О финансовой стесненности свидетельствовал тот факт, что на обустройство нового тульского губернатора министр внутренних дел Лев Перовский выделил Муравьеву из казны пять тысяч рублей серебром, из которых две пошли на возврат долгов, а остальные – на покупку и ремонт дома, приобретение лошадей для выезда, мебели и разной домашней мелочи. Имения своего у генерала не было, правда, судя по письмам, намерение приобрести таковое у него появилось примерно через полгода губернаторства. Но – не за счет поборов и мздоимства, чем издавна «славилась» российская провинциальная администрация (было время, и Пальмерстон об этом знал, когда цари воеводам жалованье не платили, а просто сажали их в города «на кормление»), нет, молодой губернатор вплоть до женитьбы жестоко экономил на всем в своей более чем скромной жизни. И тут же в досье приводился случай, когда на прием к Муравьеву напросился купец 1‑й гильдии Савостин с просьбой разрешить построить на реке Упе, впадающей в Оку, торговую пристань и к просьбе присовокуплял подарок лично губернатору. Муравьев с бранными криками выгнал незадачливого негоцианта и наказал секретарю не пускать его на порог губернского правления. А всем чиновникам пригрозил, что, если кто будет замечен в получении взяток, того он немедленно уволит без права на пенсию, а то и отдаст под суд. Однако, остыв и, видимо, поразмыслив, он оценил предложение по пристани как достойное поддержки и обратился с ходатайством в министерство финансов, но попытку дать взятку так и не простил.

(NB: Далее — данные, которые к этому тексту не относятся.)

`config.mk`:
```
export PLATFORM = sky130hd
export DESIGN_NAME = pipe_thread_ctrl
export DESIGN_NICKNAME = d
export VERILOG_FILES = /design/src/rtl/nids_pipe_pkg.sv /design/src/rtl/pipe_thread_ctrl_rr_pick4.sv /design/src/rtl/pipe_thread_ctrl.sv
export SDC_FILE = /design/constraint.sdc
export NUM_CORES = 1
export LEC_CHECK = 0
export ABC_CLOCK_PERIOD_IN_PS = 8530
export CAP_MARGIN = 20
export CORE_MARGIN = 5
export CORE_UTILIZATION = 30
export CTS_CLUSTER_DIAMETER = 60
export DETAILED_ROUTE_END_ITERATION = 10
export SLEW_MARGIN = 25
export SYNTH_ARGS = -nofsm -noshare
export SYNTH_HDL_FRONTEND = slang
export SYNTH_SLANG_ARGS = --single-unit
```
`constraint.sdc`:
```
create_clock -name clk -period 8.53 [get_ports clk]
set_input_delay 2.1325 -clock clk [delete_from_list [all_inputs] [get_ports clk]]
set_output_delay 2.1325 -clock clk [all_outputs]
set_load 0.05 [all_outputs]
```
`src/rtl/nids_pipe_pkg.sv`:
```
// Shared types and constants for the NIDS pattern-matching pipeline.
// Thread ids, PC width and the fetch NOP.
package nids_pipe_pkg;

  localparam int THREADS = 4;
  localparam int TID_W   = 2;
  localparam int PC_W    = 9;

  localparam logic [31:0] NOP_INST = 32'h00000013;

  typedef enum logic [1:0] {
    IDLE,
    RUN,
    DONE
  } thr_state_e;

endpackage

```
`src/rtl/pipe_thread_ctrl_rr_pick4.sv`:
```
// Rotating-priority picker over four threads.
// Search starts at last+1; sel falls back to last+1 when none found.
module rr_pick4
  import nids_pipe_pkg::*;
(
  input  logic [THREADS-1:0] elig,
  input  logic [TID_W-1:0]   last,
  output logic [TID_W-1:0]   sel,
  output logic               found
);

  logic [TID_W-1:0] idx;

  // first eligible thread walking forward from last+1
  always_comb begin
    found = 1'b0;
    sel   = last + TID_W'(1);
    idx   = '0;
    for (int i = 1; i <= THREADS; i++) begin
      idx = last + TID_W'(i);
      if (!found && elig[idx]) begin
        found = 1'b1;
        sel   = idx;
      end
    end
  end

endmodule

```
`src/rtl/pipe_thread_ctrl.sv`:
```
// Barrel thread scheduler: per-thread PCs, gap counters and
// round-robin fetch selection with MEM-stage redirect/done.
module pipe_thread_ctrl
  import nids_pipe_pkg::*;
#(
  parameter int ISSUE_GAP = 4,
  parameter int PC_BASE   = 0,
  parameter int PC_STRIDE = 128
) (
  input  logic               clk,
  input  logic               reset,
  input  logic               start,
  input  logic [THREADS-1:0] start_mask,
  input  logic               stall,
  input  logic               branch_taken_mem,
  input  logic [TID_W-1:0]   thread_mem,
  input  logic [PC_W-1:0]    alu_pc_mem,
  input  logic               processing_done_mem,
  output logic [PC_W-1:0]    pc_if,
  output logic [TID_W-1:0]   thread_if,
  output logic               issue_valid,
  output logic               stage_en,
  output logic [THREADS-1:0] thread_busy,
  output logic               all_done
);

  localparam int CNT_W = $clog2(ISSUE_GAP);
  localparam logic [CNT_W-1:0] GAP_LD =
    CNT_W'(ISSUE_GAP - 1);

  function automatic logic [PC_W-1:0] start_pc(
    input int t
  );
    int v;
    v = PC_BASE + t * PC_STRIDE;
    return v[PC_W-1:0];
  endfunction

  thr_state_e         st  [THREADS];
  logic [PC_W-1:0]    pc  [THREADS];
  logic [CNT_W-1:0]   cnt [THREADS];
  logic [TID_W-1:0]   last;
  logic [TID_W-1:0]   sel;
  logic               found;
  logic               done_seen;
  logic               do_issue;
  logic [THREADS-1:0] elig;
  logic [THREADS-1:0] busy;
  logic [THREADS-1:0] launch;
  logic [THREADS-1:0] hit;
  logic [THREADS-1:0] iss;

  // per-thread eligibility and edge qualifiers
  always_comb begin
    elig   = '0;
    busy   = '0;
    launch = '0;
    hit    = '0;
    iss    = '0;
    for (int t = 0; t < THREADS; t++) begin
      busy[t]   = (st[t] == RUN);
      elig[t]   = busy[t] && (cnt[t] == '0);
      launch[t] = start && start_mask[t] && !busy[t];
      hit[t]    = (thread_mem == TID_W'(t));
      iss[t]    = do_issue && (sel == TID_W'(t));
    end
  end

  rr_pick4 u_pick (
    .elig  (elig),
    .last  (last),
    .sel   (sel),
    .found (found)
  );

  assign do_issue    = found && !stall;
  assign issue_valid = found;
  assign thread_if   = sel;
  assign pc_if       = pc[sel];
  assign stage_en    = ~stall;
  assign thread_busy = busy;
  assign all_done    = done_seen && (busy == '0);

  // thread state, PCs, gap counters and rotation pointer
  always_ff @(posedge clk or negedge reset) begin
    if (!reset) begin
      last      <= '1;
      done_seen <= 1'b0;
      for (int t = 0; t < THREADS; t++) begin
        st[t]  <= IDLE;
        pc[t]  <= start_pc(t);
        cnt[t] <= '0;
      end
    end else begin
      if (start)
        done_seen <= 1'b0;
      else if (processing_done_mem)
        done_seen <= 1'b1;
      if (do_issue)
        last <= sel;
      for (int t = 0; t < THREADS; t++) begin
        if (launch[t]) begin
          st[t]  <= RUN;
          pc[t]  <= start_pc(t);
          cnt[t] <= '0;
        end else begin
          if (processing_done_mem && hit[t] && busy[t])
            st[t] <= DONE;
          if (!(processing_done_mem && hit[t])) begin
            if (branch_taken_mem && hit[t])
              pc[t] <= alu_pc_mem;
            else if (iss[t])
              pc[t] <= pc[t] + PC_W'(1);
          end
          if (iss[t])
            cnt[t] <= GAP_LD;
          else if (!stall && cnt[t] != '0)
            cnt[t] <= cnt[t] - CNT_W'(1);
        end
      end
    end
  end

endmodule

```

А вот информация о рукоприкладстве датировалась уже тем временем, когда Муравьев стал генералом, командуя отделением Черноморской линии. Рассказал об этом некий поручик Шамшурин, получивший трепку от командира за то, что оставил крепостное укрепление под натиском мятежных кавказцев. За такой проступок в британской армии могли бы и расстрелять, подумал Пальмерстон, так что поручик легко отделался. Министр усмехнулся: а мятеж-то, наверное, дело рук наших агентов. И если Россия будет продолжать ту же политику на Кавказе, войны с ней не миновать.
В дверях возник подтянутый человек лет тридцати пяти в сером твидовом костюме. Щелкнув каблуками, почтительно, но без тени подобострастия, склонил рыжеволосую голову:
– Сэр?
– Забудьте ваши военные привычки, Остин, – кивнув в ответ, сказал министр. – Настало время вспомнить естественные науки, которые вы изучали в Оксфорде.